● **RECORDS TO PROCESS**
☆ ☆ ☆ ☆ ☆ ☆ ☆
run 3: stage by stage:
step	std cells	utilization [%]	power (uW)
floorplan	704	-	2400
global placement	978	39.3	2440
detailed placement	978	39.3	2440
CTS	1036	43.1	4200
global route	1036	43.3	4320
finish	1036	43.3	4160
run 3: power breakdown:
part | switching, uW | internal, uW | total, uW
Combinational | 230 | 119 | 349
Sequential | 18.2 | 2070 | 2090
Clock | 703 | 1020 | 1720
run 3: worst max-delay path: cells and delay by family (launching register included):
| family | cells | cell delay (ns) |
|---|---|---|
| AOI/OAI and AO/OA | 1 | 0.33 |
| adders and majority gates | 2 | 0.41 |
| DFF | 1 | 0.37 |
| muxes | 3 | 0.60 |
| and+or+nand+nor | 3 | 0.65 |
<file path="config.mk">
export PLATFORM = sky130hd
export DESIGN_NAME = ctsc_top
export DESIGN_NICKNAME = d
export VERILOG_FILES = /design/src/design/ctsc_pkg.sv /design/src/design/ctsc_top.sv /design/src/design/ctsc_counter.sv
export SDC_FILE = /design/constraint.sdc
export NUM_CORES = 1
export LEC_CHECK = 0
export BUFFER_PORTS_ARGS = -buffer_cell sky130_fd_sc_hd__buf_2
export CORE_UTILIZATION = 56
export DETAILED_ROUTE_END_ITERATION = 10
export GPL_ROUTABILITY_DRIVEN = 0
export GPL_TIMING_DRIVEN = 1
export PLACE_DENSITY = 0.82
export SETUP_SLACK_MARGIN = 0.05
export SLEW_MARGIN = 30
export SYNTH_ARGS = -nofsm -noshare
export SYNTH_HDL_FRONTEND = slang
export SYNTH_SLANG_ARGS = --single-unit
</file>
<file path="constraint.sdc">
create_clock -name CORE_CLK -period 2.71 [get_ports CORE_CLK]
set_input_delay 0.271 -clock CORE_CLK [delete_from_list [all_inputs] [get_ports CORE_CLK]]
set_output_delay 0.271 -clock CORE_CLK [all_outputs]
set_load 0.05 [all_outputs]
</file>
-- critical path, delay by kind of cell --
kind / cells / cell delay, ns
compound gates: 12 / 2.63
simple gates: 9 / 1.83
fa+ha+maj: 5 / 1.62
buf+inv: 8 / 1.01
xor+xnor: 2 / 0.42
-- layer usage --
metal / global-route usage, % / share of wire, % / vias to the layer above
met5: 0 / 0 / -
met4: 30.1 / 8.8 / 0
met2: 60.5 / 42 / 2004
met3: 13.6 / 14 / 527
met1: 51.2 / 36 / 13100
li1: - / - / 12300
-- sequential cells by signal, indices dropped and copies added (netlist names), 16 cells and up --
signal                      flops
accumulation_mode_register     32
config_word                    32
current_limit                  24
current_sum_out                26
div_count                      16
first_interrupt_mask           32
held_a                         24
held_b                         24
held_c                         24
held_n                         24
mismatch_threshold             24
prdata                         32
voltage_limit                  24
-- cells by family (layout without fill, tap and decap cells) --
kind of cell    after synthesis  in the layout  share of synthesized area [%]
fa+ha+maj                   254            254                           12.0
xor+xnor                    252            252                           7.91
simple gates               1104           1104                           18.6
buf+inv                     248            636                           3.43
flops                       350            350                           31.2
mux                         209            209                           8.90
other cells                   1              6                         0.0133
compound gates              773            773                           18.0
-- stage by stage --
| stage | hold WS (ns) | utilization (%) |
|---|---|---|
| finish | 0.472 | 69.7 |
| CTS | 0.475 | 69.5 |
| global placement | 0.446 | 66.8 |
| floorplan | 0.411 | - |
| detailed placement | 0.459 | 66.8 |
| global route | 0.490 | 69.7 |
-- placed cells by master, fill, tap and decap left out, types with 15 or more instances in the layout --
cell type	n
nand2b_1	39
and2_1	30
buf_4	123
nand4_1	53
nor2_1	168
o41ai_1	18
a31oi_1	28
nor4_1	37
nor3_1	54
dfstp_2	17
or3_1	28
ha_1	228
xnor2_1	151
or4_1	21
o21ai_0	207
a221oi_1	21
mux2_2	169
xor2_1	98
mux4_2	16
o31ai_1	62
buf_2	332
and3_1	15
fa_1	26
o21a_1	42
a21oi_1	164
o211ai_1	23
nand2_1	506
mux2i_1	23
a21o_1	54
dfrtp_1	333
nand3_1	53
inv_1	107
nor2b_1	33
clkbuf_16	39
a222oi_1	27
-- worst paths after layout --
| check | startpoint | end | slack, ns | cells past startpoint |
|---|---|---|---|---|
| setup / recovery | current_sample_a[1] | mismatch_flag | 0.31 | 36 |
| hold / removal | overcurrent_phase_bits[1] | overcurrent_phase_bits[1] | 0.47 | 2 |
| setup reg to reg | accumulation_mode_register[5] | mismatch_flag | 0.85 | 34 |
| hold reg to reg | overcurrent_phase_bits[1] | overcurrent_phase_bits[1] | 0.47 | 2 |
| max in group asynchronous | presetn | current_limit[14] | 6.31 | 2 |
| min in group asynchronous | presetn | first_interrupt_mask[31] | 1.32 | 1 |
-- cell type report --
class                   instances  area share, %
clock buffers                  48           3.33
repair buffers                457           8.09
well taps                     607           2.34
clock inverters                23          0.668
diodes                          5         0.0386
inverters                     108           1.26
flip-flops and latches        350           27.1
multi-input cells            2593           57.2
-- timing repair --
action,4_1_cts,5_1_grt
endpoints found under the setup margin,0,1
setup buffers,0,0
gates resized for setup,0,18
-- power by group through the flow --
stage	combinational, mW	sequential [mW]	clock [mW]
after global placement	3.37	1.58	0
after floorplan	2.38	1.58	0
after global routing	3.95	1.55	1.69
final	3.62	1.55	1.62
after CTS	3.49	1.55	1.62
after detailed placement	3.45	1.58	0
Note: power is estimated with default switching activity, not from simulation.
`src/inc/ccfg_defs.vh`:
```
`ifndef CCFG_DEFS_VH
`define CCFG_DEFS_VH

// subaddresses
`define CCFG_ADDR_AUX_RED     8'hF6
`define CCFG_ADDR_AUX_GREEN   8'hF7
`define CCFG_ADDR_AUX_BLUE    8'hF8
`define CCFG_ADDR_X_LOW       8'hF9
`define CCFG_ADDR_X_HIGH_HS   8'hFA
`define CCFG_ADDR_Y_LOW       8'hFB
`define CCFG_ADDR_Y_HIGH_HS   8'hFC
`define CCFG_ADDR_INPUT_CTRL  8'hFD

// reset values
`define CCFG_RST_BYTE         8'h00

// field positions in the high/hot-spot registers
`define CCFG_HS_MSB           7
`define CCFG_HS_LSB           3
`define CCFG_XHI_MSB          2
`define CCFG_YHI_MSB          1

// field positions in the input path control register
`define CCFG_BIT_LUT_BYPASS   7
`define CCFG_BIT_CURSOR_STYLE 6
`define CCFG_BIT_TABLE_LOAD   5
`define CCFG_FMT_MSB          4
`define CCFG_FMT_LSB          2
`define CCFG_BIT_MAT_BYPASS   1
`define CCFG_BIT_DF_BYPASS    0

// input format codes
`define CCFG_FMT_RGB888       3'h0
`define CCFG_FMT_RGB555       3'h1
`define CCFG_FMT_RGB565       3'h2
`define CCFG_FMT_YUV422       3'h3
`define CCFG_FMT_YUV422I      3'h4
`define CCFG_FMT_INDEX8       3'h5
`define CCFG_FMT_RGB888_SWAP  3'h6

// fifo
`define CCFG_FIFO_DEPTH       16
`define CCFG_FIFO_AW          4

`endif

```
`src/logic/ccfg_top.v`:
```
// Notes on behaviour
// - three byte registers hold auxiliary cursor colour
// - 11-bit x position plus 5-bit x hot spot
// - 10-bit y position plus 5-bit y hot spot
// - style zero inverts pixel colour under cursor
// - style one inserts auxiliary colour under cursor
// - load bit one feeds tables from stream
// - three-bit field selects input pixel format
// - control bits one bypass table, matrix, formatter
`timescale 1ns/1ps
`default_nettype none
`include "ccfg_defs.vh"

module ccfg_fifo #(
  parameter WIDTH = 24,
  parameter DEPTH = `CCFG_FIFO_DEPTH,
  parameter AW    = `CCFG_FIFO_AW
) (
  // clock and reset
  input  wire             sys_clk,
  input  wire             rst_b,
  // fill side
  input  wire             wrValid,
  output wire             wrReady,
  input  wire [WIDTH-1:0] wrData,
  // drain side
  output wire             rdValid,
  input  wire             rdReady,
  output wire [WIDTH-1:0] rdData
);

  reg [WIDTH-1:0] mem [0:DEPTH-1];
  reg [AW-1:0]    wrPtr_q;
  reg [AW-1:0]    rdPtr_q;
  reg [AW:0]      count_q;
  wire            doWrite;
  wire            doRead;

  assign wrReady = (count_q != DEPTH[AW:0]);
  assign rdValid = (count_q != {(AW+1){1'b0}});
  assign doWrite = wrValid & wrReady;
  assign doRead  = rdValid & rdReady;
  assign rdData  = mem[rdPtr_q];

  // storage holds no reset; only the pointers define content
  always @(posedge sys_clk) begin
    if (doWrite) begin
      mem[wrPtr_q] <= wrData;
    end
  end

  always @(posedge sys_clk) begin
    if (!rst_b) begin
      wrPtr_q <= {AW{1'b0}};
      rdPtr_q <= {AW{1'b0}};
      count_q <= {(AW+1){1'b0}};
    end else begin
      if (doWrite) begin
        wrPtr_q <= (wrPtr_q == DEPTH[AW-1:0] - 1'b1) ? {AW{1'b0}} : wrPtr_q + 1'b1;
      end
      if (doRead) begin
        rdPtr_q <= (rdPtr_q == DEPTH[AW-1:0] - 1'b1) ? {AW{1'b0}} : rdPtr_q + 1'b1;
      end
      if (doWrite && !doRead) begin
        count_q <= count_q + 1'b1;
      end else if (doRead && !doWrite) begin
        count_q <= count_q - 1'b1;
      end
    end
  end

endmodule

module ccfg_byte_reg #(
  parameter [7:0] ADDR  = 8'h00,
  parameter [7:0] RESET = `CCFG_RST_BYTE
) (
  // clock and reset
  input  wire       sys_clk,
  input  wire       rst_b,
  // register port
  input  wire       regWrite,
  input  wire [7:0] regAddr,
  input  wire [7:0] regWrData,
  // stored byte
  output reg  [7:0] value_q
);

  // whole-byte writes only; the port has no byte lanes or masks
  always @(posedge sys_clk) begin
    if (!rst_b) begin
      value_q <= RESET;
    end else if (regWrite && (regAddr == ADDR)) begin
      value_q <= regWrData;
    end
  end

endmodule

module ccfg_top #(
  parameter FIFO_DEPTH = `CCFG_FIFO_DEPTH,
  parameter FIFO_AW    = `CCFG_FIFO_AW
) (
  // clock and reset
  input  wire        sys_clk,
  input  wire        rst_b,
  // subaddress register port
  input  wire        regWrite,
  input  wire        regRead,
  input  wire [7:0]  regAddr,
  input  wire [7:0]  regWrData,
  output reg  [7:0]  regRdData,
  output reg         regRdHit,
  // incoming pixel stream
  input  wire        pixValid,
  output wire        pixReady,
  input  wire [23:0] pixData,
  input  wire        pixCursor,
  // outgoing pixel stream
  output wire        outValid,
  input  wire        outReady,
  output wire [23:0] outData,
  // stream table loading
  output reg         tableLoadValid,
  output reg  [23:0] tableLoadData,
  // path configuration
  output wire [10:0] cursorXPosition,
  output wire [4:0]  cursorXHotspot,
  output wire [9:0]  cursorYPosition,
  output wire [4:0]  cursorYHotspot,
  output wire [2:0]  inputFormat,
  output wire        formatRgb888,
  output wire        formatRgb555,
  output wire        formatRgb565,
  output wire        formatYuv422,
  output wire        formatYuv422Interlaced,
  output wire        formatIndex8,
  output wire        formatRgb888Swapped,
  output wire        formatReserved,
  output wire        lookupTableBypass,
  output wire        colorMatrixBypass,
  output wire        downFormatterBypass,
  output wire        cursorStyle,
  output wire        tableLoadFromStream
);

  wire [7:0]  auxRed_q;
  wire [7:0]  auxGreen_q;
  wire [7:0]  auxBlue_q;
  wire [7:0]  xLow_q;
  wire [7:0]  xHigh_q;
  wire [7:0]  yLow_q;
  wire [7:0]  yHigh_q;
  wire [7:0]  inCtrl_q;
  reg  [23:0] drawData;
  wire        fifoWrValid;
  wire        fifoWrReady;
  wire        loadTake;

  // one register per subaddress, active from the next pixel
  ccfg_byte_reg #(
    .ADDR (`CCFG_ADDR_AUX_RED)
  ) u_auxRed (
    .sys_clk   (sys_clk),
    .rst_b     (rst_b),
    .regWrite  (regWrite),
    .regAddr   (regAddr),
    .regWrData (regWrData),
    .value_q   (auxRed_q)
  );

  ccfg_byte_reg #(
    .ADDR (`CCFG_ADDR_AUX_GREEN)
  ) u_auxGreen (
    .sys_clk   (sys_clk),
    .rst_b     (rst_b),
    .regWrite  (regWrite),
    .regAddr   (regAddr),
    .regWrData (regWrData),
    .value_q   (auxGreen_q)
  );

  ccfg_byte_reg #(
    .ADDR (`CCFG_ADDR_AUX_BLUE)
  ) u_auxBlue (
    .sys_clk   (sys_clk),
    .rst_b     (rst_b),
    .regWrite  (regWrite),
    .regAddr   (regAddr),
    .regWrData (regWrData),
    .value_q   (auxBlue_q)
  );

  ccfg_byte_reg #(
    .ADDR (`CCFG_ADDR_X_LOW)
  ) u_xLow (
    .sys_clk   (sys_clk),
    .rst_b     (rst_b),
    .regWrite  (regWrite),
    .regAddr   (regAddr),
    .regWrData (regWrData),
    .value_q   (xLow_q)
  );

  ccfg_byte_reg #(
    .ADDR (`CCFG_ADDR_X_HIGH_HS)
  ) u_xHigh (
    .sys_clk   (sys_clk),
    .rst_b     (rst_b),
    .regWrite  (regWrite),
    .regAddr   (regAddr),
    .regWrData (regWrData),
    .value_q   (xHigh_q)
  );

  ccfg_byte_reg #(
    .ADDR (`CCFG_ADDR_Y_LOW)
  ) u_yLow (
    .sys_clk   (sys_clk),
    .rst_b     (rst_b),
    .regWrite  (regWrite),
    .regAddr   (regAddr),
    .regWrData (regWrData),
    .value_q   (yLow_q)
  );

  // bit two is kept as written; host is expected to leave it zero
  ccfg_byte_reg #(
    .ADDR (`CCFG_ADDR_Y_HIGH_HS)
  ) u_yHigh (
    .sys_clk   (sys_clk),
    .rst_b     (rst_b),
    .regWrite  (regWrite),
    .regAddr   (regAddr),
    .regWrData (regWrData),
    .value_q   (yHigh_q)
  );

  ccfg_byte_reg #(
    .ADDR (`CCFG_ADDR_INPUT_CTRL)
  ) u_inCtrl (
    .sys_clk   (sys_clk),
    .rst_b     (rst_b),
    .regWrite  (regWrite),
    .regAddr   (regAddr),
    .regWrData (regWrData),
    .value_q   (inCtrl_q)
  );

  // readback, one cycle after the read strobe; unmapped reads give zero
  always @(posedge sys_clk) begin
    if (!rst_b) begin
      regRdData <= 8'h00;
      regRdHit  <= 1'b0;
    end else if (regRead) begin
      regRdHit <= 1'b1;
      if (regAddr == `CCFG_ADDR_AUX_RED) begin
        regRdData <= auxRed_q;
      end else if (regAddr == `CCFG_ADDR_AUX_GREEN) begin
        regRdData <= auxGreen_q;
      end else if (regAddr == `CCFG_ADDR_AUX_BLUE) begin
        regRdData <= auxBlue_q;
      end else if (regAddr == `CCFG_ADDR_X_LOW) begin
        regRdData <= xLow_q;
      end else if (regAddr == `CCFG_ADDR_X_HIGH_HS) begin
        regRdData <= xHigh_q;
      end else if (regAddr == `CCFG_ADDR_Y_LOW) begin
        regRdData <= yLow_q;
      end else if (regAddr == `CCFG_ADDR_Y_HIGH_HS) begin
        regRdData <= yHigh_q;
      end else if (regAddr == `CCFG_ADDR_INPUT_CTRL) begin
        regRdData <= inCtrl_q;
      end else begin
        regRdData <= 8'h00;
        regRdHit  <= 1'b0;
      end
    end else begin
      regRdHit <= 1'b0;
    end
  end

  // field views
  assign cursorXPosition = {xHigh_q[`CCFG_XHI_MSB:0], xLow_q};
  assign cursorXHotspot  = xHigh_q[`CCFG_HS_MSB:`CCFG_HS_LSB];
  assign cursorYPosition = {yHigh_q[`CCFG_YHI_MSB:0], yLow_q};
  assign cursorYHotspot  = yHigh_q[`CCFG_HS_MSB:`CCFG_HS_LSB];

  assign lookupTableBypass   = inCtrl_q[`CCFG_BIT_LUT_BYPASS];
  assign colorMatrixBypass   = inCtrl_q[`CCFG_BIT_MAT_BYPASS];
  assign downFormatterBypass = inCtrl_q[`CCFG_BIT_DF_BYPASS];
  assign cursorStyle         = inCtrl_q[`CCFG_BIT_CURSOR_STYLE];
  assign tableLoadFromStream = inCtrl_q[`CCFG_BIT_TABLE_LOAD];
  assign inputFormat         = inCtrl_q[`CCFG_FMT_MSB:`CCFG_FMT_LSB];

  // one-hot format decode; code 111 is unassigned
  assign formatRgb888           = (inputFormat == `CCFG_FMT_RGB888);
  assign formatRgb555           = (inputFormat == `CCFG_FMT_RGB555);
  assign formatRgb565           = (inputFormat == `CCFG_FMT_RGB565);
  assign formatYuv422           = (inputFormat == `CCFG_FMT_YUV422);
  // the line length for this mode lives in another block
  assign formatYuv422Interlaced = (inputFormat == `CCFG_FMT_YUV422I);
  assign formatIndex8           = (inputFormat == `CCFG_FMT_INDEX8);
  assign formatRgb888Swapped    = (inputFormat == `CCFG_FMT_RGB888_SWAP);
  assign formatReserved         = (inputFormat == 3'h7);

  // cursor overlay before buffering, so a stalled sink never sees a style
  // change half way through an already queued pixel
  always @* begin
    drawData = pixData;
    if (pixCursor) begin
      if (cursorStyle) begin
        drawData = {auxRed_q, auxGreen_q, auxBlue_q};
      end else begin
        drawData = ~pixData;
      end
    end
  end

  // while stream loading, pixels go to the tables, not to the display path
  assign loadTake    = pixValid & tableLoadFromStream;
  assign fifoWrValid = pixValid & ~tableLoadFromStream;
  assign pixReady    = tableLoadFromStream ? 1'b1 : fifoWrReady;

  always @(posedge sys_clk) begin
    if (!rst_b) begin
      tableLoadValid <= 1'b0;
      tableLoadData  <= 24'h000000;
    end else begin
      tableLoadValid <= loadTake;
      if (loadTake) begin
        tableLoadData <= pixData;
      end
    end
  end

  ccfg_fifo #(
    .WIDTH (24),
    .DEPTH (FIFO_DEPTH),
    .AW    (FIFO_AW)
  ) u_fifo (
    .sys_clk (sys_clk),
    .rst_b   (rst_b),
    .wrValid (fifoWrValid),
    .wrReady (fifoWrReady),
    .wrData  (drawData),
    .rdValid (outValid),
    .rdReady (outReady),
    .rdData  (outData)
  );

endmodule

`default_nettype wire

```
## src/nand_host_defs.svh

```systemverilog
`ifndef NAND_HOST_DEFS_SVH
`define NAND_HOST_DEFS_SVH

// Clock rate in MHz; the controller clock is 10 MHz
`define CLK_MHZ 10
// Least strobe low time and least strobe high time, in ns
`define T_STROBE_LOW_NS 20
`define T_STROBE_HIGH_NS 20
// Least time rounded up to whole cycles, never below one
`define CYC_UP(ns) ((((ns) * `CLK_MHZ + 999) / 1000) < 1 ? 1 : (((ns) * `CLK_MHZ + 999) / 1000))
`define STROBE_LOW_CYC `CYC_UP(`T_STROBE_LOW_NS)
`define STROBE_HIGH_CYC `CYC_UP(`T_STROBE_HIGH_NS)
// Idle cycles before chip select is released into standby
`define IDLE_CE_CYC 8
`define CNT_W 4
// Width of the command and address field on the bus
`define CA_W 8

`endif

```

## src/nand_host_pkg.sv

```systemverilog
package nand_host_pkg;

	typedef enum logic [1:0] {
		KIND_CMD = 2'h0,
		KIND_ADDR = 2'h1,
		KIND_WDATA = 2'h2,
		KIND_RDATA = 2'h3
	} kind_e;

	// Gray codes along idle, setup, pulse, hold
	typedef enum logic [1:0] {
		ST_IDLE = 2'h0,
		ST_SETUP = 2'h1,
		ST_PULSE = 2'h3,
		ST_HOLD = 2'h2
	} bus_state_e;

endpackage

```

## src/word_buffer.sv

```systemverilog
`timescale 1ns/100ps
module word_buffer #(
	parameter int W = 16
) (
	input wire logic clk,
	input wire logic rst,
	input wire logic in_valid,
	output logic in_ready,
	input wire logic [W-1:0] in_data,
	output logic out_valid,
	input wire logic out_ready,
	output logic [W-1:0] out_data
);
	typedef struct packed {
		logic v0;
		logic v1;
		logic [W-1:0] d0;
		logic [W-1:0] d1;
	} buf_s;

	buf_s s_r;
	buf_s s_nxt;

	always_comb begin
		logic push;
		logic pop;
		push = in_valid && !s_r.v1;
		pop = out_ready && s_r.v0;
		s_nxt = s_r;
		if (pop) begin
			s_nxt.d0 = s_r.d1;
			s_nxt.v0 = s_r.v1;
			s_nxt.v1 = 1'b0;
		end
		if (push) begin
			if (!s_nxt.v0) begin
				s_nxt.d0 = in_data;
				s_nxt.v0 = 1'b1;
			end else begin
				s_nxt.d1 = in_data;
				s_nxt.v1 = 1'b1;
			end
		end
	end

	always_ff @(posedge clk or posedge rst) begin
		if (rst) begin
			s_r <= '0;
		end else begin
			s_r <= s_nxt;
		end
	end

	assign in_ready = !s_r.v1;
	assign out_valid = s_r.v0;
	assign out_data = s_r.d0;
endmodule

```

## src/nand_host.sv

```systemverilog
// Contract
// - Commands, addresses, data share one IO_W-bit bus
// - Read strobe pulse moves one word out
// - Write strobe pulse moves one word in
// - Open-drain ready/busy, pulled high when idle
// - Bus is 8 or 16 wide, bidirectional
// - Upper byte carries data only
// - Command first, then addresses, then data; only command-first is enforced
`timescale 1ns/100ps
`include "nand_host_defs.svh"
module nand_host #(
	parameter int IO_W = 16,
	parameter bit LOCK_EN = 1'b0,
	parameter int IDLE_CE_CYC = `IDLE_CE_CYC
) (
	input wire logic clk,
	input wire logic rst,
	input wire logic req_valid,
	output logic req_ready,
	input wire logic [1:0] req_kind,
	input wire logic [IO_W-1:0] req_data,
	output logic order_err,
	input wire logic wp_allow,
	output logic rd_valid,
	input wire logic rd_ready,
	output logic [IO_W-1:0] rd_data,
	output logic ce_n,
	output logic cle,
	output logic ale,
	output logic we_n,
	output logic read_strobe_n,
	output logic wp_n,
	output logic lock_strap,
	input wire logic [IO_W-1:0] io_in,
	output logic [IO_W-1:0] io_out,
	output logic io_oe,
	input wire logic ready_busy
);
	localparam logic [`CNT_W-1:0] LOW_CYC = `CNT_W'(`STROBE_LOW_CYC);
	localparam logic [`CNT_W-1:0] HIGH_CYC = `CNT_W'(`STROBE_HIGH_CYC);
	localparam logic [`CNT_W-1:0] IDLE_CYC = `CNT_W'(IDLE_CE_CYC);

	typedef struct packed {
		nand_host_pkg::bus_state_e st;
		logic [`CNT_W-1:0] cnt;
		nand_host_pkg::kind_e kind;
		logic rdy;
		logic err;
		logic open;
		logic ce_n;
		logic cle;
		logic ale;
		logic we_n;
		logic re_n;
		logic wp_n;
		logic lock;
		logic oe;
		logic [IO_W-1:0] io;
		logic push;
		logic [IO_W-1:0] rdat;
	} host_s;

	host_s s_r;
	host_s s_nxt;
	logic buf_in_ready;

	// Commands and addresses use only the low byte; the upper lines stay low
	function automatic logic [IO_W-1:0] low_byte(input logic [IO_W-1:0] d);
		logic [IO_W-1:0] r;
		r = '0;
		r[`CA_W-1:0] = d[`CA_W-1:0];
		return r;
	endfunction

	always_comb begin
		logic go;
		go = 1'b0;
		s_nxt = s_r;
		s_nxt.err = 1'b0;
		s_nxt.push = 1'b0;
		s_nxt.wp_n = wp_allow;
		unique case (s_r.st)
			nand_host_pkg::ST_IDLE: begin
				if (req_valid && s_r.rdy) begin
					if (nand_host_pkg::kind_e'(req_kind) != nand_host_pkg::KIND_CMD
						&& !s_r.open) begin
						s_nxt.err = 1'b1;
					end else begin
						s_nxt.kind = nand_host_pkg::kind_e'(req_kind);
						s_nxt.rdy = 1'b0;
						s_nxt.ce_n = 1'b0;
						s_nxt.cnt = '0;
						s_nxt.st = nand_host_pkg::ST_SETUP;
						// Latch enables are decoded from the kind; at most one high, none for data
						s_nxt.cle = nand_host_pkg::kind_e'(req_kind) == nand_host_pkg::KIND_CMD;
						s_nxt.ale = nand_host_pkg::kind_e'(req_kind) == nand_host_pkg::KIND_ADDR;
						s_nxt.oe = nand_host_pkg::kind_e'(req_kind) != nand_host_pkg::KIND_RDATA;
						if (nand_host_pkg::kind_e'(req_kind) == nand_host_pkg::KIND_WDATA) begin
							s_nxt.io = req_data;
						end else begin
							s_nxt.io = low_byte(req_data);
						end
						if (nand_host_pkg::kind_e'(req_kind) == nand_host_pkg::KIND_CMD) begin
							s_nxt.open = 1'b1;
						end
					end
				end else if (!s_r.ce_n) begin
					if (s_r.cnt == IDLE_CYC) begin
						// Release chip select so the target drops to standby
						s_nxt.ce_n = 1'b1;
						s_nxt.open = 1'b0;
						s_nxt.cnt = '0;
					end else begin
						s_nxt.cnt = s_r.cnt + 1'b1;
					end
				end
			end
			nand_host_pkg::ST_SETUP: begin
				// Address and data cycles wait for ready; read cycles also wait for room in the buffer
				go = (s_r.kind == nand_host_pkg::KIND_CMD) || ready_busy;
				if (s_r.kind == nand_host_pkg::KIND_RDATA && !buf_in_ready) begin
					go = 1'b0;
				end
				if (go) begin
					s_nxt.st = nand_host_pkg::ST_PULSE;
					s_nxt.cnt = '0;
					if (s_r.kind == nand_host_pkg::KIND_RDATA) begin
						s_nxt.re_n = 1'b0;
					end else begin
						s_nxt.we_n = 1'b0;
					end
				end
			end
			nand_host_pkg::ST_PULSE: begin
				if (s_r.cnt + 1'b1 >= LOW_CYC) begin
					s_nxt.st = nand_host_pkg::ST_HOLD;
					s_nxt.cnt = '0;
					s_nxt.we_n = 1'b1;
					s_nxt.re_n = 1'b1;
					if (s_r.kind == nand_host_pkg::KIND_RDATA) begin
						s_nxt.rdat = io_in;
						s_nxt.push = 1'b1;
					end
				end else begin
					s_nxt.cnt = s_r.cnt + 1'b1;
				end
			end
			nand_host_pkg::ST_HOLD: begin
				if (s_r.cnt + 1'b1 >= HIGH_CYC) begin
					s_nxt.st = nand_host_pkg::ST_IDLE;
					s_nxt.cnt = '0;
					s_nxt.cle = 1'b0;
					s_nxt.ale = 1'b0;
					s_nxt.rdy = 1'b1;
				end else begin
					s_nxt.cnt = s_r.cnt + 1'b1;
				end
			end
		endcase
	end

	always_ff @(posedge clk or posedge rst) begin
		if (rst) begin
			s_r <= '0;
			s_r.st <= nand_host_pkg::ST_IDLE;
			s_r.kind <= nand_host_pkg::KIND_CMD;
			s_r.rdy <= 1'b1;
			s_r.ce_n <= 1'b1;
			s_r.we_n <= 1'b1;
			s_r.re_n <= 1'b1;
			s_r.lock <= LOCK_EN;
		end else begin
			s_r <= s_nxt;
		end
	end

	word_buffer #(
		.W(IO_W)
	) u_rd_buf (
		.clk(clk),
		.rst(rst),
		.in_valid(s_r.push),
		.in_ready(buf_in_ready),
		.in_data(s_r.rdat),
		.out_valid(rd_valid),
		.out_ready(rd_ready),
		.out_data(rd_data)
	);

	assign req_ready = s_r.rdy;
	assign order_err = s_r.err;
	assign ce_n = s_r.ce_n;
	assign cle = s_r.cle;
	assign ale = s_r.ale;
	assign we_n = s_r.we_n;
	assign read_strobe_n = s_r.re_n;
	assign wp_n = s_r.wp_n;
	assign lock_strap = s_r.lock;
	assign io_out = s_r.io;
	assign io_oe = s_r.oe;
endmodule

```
☆ ☆ ☆ ☆ ☆ ☆ ☆
● **AIM OF THE TASK**
Copy out each line of the data above, exactly, if it lies between the line holding "run 3: power" and the line holding "muxes | 3 | 0.60 |", inclusive; copy no other line.

● **ANSWER TO THE PROBLEM**
run 3: power breakdown:
part | switching, uW | internal, uW | total, uW
Combinational | 230 | 119 | 349
Sequential | 18.2 | 2070 | 2090
Clock | 703 | 1020 | 1720
run 3: worst max-delay path: cells and delay by family (launching register included):
| family | cells | cell delay (ns) |
|---|---|---|
| AOI/OAI and AO/OA | 1 | 0.33 |
| adders and majority gates | 2 | 0.41 |
| DFF | 1 | 0.37 |
| muxes | 3 | 0.60 |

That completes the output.